(Records contained in a dataset)
----------------------------------------

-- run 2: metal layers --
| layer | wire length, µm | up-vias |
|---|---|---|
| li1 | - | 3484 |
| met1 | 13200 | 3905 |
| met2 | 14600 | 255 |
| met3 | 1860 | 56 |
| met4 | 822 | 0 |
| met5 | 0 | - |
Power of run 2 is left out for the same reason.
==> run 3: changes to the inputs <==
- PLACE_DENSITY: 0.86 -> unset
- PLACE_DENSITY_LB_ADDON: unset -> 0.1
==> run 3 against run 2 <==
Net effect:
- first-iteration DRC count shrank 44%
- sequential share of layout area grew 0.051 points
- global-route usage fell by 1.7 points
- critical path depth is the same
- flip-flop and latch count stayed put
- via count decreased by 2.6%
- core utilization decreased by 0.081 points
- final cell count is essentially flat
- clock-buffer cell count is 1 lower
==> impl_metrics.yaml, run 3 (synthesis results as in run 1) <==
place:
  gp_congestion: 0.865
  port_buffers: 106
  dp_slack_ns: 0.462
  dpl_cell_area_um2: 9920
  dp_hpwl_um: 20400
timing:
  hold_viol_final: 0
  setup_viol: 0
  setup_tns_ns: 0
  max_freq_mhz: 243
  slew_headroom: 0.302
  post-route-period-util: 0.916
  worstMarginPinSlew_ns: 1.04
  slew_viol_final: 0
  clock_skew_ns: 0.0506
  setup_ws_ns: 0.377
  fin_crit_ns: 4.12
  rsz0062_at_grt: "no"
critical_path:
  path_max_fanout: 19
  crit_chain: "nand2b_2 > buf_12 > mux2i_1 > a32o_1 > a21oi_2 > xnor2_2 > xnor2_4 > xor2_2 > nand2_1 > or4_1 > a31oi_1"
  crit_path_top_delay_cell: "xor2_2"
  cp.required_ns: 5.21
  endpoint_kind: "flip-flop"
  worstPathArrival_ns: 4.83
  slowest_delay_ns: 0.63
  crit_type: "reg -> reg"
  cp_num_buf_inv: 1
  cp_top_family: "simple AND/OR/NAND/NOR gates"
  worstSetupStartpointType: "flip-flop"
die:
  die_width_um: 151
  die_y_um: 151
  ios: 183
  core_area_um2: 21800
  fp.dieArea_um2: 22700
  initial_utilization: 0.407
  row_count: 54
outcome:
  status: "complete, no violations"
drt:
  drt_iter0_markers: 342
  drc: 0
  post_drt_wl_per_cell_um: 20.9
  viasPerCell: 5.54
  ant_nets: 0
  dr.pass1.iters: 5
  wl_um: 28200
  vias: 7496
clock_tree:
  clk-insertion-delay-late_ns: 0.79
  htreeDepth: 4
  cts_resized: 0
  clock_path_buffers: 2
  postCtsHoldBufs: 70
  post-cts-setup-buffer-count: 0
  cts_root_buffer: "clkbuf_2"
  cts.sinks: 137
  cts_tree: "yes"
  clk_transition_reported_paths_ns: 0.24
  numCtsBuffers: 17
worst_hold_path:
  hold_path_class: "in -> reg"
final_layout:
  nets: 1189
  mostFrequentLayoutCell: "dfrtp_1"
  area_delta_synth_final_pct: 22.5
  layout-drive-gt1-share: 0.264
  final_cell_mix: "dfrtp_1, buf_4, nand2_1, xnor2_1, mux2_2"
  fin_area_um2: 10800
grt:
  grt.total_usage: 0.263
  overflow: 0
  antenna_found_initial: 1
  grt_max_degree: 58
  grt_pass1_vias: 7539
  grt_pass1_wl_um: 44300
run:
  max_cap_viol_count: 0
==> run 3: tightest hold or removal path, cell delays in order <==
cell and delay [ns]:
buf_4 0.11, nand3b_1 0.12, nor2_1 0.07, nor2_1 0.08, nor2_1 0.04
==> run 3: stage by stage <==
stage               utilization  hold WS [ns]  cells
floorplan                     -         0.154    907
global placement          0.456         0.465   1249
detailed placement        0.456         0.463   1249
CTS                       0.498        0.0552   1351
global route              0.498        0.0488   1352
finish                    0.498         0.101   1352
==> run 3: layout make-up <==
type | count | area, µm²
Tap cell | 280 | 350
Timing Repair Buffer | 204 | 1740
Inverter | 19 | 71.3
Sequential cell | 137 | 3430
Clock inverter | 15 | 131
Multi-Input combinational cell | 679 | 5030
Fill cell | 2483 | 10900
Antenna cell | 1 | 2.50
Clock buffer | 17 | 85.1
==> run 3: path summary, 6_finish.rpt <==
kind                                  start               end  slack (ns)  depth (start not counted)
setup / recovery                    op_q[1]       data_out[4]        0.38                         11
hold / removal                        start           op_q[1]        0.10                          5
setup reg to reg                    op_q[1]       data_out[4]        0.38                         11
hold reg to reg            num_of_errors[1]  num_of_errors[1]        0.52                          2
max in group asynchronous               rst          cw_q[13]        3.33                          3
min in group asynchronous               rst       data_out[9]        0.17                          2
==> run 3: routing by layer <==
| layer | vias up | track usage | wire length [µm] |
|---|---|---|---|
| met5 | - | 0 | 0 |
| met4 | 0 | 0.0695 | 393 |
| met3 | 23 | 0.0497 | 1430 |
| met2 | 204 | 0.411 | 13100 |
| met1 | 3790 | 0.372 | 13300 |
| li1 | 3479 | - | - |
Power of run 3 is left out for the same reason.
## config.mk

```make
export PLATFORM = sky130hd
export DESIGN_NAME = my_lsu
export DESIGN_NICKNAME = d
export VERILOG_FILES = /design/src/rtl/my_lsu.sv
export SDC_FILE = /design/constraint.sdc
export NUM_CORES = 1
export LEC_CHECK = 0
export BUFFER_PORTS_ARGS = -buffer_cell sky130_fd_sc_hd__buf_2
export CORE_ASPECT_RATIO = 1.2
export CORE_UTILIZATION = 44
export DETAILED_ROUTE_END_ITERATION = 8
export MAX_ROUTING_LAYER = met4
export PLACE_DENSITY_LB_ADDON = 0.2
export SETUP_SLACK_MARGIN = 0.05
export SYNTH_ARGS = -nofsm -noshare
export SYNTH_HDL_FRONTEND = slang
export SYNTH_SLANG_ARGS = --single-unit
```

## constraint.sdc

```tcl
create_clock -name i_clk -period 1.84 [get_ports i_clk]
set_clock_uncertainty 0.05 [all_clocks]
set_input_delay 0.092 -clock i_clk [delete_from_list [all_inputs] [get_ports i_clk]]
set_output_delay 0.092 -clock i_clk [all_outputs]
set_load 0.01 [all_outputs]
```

----------------------------------------

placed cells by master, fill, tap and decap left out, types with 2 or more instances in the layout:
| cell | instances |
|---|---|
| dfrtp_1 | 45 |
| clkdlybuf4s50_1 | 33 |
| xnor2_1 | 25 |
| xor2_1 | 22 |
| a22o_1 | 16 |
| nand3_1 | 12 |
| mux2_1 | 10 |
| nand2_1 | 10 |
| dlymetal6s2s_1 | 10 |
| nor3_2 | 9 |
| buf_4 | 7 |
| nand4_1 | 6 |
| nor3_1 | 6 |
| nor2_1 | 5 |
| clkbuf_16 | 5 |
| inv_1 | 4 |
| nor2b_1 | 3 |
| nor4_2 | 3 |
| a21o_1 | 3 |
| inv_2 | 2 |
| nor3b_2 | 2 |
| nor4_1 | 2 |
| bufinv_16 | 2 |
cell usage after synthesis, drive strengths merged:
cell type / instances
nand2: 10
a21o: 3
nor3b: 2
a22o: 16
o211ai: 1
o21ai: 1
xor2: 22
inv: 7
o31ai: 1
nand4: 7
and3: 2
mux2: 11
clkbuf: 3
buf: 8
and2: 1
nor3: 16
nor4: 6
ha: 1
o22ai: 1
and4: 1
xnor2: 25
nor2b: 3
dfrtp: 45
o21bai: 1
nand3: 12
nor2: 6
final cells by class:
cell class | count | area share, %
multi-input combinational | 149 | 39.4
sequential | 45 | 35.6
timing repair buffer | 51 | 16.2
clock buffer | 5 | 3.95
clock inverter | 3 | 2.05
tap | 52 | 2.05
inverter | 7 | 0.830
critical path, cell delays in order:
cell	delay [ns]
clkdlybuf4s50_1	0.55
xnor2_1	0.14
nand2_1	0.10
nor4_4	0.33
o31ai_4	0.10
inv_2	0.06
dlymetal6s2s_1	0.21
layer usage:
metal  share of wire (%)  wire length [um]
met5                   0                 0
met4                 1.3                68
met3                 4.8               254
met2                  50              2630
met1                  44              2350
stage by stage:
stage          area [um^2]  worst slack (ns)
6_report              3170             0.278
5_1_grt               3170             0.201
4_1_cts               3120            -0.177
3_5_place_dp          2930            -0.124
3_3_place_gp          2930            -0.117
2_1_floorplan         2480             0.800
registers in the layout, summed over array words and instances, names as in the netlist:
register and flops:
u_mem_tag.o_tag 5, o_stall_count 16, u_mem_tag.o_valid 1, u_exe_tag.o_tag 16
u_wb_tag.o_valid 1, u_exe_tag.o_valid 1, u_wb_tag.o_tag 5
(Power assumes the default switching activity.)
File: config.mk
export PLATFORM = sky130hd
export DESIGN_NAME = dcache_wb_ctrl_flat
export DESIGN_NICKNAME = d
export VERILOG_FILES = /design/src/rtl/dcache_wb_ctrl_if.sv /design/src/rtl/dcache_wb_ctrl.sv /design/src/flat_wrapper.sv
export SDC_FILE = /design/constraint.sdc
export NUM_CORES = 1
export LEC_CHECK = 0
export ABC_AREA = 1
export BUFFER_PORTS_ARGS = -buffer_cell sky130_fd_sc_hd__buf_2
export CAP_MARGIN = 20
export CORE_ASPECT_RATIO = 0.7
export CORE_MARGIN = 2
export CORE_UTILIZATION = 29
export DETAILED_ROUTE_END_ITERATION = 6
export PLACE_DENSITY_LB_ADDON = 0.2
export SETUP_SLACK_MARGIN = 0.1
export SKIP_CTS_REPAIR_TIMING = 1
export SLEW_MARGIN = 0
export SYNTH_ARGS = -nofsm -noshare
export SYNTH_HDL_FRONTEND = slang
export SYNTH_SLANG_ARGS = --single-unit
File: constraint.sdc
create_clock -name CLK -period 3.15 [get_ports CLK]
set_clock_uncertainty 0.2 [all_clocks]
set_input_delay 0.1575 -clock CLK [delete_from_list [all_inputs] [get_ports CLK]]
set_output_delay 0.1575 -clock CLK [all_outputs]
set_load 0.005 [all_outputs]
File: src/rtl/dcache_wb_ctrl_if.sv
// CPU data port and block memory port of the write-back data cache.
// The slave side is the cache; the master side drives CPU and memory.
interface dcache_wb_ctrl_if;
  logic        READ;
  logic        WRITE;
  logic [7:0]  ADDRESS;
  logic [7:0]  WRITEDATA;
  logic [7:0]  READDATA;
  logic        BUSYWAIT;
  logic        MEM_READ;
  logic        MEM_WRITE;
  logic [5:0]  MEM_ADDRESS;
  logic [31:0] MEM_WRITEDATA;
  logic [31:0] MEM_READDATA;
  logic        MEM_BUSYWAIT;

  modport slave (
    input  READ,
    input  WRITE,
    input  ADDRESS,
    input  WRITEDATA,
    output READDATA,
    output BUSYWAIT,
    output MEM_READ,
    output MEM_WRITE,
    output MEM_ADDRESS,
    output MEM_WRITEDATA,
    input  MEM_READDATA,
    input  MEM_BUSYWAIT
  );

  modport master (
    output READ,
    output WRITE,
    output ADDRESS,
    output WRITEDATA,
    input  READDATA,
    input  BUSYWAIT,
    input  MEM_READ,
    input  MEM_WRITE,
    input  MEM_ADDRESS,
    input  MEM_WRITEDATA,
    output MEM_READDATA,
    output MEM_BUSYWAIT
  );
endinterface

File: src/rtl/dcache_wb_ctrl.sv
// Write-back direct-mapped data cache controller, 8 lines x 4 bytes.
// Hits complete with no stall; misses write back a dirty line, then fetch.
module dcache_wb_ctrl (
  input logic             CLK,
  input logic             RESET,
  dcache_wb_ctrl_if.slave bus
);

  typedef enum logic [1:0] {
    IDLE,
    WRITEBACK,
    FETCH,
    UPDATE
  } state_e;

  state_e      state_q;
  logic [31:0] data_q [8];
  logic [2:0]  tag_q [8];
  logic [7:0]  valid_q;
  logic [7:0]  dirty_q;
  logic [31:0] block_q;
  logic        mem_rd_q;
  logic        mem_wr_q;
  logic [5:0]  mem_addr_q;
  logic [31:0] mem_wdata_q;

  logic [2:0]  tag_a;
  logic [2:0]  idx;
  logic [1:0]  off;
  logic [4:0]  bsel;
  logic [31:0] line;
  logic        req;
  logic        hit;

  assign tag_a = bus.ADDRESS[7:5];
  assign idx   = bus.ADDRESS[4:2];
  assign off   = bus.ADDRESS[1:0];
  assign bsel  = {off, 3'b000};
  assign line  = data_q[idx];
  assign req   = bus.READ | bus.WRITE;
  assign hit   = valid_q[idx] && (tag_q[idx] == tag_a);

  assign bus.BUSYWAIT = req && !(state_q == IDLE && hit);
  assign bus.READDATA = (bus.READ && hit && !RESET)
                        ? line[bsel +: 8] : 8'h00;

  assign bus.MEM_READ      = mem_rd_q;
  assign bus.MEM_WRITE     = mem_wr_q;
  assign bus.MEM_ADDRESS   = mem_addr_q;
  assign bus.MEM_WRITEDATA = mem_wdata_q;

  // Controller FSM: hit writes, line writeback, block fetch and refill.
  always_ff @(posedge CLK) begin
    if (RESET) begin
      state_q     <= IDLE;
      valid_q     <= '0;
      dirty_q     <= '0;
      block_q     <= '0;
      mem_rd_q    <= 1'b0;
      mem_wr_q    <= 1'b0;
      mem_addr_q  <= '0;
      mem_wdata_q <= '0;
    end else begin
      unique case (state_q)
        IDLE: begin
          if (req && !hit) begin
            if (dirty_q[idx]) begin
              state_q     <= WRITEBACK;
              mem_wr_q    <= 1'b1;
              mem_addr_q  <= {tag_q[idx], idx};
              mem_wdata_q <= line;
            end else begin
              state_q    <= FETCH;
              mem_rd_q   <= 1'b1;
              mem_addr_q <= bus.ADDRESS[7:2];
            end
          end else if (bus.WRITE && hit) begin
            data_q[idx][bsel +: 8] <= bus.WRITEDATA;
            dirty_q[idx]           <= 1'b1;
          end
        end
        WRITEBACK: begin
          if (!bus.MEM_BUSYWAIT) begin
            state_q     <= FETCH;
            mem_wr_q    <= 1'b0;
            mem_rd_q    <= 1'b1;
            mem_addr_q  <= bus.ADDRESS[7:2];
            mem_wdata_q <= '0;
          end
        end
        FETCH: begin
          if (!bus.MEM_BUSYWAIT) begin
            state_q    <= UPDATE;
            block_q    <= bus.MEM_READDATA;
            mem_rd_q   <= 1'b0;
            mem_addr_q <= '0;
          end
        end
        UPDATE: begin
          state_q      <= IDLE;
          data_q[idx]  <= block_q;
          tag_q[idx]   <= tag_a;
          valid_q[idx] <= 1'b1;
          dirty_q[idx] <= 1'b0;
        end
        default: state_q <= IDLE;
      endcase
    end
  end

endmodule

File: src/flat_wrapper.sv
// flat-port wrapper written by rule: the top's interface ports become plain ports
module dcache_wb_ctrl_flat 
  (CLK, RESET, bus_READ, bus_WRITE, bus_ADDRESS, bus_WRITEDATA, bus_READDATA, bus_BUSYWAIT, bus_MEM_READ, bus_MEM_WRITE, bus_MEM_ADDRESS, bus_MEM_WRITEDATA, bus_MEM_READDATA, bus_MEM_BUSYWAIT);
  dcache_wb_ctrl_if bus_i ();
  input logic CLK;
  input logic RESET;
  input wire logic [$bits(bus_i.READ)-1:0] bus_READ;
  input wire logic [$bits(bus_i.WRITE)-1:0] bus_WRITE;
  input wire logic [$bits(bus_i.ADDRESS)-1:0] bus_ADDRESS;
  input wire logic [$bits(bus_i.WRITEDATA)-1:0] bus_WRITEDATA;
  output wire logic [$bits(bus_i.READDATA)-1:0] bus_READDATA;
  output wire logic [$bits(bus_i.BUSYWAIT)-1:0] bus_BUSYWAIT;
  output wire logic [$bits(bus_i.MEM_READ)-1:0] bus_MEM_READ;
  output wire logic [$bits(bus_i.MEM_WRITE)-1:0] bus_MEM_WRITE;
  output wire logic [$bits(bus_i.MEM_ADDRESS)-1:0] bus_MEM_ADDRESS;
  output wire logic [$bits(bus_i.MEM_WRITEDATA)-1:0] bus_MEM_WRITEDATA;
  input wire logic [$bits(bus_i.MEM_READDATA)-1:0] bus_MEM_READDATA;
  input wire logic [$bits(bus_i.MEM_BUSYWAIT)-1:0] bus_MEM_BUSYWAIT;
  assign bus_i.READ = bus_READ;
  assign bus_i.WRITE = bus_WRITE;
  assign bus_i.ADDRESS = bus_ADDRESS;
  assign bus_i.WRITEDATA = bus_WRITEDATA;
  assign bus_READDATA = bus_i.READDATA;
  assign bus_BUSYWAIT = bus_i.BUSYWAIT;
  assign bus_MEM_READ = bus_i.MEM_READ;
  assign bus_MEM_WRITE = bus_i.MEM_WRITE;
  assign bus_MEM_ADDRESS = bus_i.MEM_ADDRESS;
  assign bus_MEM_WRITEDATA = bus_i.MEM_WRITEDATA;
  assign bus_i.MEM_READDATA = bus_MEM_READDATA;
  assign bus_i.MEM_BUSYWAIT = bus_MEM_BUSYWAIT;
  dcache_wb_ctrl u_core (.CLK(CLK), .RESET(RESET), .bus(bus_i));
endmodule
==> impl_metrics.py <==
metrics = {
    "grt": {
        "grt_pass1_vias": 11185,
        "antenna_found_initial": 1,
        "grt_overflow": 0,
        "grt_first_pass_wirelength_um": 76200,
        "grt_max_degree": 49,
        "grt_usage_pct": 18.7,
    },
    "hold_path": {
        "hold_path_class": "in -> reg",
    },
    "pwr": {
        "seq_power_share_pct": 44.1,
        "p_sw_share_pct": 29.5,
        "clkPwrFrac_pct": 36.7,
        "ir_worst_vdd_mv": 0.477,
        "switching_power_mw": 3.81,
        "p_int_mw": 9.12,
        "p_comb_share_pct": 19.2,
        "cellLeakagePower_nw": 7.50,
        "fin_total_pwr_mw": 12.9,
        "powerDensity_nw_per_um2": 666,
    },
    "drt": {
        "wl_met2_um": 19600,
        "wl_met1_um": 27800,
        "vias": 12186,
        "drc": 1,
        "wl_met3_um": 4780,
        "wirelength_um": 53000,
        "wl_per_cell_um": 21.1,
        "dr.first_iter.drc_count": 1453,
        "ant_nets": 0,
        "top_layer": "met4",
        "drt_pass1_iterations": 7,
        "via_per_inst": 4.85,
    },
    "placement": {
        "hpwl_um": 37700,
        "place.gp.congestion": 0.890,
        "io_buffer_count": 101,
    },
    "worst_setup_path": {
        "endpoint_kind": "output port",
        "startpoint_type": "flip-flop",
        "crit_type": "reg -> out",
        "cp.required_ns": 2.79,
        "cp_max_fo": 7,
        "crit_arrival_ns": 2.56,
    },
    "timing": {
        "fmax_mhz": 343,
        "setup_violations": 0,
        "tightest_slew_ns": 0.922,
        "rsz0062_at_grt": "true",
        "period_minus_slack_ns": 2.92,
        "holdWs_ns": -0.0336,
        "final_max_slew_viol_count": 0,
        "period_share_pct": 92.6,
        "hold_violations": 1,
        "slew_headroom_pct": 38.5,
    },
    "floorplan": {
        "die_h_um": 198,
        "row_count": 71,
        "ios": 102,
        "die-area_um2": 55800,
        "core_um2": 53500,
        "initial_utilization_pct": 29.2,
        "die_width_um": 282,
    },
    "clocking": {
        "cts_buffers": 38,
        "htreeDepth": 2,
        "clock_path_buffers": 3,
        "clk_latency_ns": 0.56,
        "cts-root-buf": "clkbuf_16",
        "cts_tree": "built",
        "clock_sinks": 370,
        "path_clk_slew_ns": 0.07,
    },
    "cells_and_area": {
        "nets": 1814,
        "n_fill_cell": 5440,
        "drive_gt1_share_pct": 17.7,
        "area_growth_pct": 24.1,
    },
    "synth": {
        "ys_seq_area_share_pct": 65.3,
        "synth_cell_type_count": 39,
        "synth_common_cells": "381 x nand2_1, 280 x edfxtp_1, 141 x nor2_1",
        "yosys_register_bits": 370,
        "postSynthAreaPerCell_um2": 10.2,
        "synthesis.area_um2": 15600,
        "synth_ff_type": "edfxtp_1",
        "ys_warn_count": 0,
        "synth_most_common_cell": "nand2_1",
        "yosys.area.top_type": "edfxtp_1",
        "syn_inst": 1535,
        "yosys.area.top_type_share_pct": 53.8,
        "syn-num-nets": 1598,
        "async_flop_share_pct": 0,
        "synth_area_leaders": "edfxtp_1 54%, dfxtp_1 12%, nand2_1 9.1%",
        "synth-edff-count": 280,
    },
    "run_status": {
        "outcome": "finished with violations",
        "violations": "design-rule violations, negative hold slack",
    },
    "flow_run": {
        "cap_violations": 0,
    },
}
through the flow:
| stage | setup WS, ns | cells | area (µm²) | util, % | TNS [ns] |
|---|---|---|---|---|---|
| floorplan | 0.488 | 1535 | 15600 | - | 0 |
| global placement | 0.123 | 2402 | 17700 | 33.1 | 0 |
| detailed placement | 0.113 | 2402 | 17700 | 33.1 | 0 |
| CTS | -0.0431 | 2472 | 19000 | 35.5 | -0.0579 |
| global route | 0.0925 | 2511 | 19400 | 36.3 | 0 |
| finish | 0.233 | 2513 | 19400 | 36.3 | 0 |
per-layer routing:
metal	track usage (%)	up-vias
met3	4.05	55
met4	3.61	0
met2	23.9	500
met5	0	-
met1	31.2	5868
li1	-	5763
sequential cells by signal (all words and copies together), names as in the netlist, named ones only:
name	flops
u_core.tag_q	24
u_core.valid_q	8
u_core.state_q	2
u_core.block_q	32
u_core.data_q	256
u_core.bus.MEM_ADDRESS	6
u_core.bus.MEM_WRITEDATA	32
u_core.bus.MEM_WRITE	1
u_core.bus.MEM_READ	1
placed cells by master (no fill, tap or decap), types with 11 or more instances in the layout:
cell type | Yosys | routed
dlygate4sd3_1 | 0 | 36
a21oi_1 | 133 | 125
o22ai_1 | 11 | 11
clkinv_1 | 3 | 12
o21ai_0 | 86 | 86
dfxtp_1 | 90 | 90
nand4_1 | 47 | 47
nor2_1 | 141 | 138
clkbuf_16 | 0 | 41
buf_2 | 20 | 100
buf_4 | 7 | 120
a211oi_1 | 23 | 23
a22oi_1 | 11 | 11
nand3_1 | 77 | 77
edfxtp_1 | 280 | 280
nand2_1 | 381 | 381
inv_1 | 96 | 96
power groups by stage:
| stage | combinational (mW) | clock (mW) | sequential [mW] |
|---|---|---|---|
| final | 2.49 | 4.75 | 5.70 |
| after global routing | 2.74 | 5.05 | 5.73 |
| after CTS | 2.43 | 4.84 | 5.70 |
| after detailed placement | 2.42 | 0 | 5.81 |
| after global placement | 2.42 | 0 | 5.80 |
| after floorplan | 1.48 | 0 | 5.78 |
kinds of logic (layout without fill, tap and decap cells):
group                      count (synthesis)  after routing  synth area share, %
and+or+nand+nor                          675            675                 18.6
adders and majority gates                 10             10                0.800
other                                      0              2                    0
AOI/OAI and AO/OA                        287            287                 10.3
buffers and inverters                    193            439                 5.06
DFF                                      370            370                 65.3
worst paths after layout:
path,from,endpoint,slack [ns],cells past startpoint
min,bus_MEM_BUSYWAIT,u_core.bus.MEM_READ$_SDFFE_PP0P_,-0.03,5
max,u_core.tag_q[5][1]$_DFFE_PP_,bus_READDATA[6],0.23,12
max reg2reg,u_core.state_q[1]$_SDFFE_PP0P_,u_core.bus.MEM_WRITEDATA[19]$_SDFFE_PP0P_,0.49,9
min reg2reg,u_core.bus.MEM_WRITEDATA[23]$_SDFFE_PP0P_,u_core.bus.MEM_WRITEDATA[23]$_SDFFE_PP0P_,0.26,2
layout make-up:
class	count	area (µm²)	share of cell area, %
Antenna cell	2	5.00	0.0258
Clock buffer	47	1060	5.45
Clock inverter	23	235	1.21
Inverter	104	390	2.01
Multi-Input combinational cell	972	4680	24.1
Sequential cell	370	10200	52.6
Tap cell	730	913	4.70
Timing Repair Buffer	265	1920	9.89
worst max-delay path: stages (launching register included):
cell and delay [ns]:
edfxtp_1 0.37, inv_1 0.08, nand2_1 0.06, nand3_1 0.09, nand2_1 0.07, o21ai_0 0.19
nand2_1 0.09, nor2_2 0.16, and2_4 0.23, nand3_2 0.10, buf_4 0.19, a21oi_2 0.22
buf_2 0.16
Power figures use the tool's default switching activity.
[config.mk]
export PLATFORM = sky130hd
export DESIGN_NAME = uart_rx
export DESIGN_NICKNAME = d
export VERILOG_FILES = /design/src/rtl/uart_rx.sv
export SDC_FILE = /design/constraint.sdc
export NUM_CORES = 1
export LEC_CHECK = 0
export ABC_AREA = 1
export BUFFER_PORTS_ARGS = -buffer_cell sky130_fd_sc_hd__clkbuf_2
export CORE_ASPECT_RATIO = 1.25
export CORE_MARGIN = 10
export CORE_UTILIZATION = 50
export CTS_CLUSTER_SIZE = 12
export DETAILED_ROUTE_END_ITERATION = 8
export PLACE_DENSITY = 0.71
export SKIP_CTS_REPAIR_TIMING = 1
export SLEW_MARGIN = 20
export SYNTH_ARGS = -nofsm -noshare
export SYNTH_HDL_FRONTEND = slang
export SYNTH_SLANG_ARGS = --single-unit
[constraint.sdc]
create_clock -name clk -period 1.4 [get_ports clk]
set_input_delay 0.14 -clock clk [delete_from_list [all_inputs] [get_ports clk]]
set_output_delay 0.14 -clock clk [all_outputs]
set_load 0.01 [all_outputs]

----------------------------------------

■ **Brief**: What you return should be exactly the lines above, starting at the one with "-- run 2: metal" and ending at the one with "- clock-buffer cell count is 1 lower", and nothing else.

■ **Result**:
-- run 2: metal layers --
| layer | wire length, µm | up-vias |
|---|---|---|
| li1 | - | 3484 |
| met1 | 13200 | 3905 |
| met2 | 14600 | 255 |
| met3 | 1860 | 56 |
| met4 | 822 | 0 |
| met5 | 0 | - |
Power of run 2 is left out for the same reason.
==> run 3: changes to the inputs <==
- PLACE_DENSITY: 0.86 -> unset
- PLACE_DENSITY_LB_ADDON: unset -> 0.1
==> run 3 against run 2 <==
Net effect:
- first-iteration DRC count shrank 44%
- sequential share of layout area grew 0.051 points
- global-route usage fell by 1.7 points
- critical path depth is the same
- flip-flop and latch count stayed put
- via count decreased by 2.6%
- core utilization decreased by 0.081 points
- final cell count is essentially flat
- clock-buffer cell count is 1 lower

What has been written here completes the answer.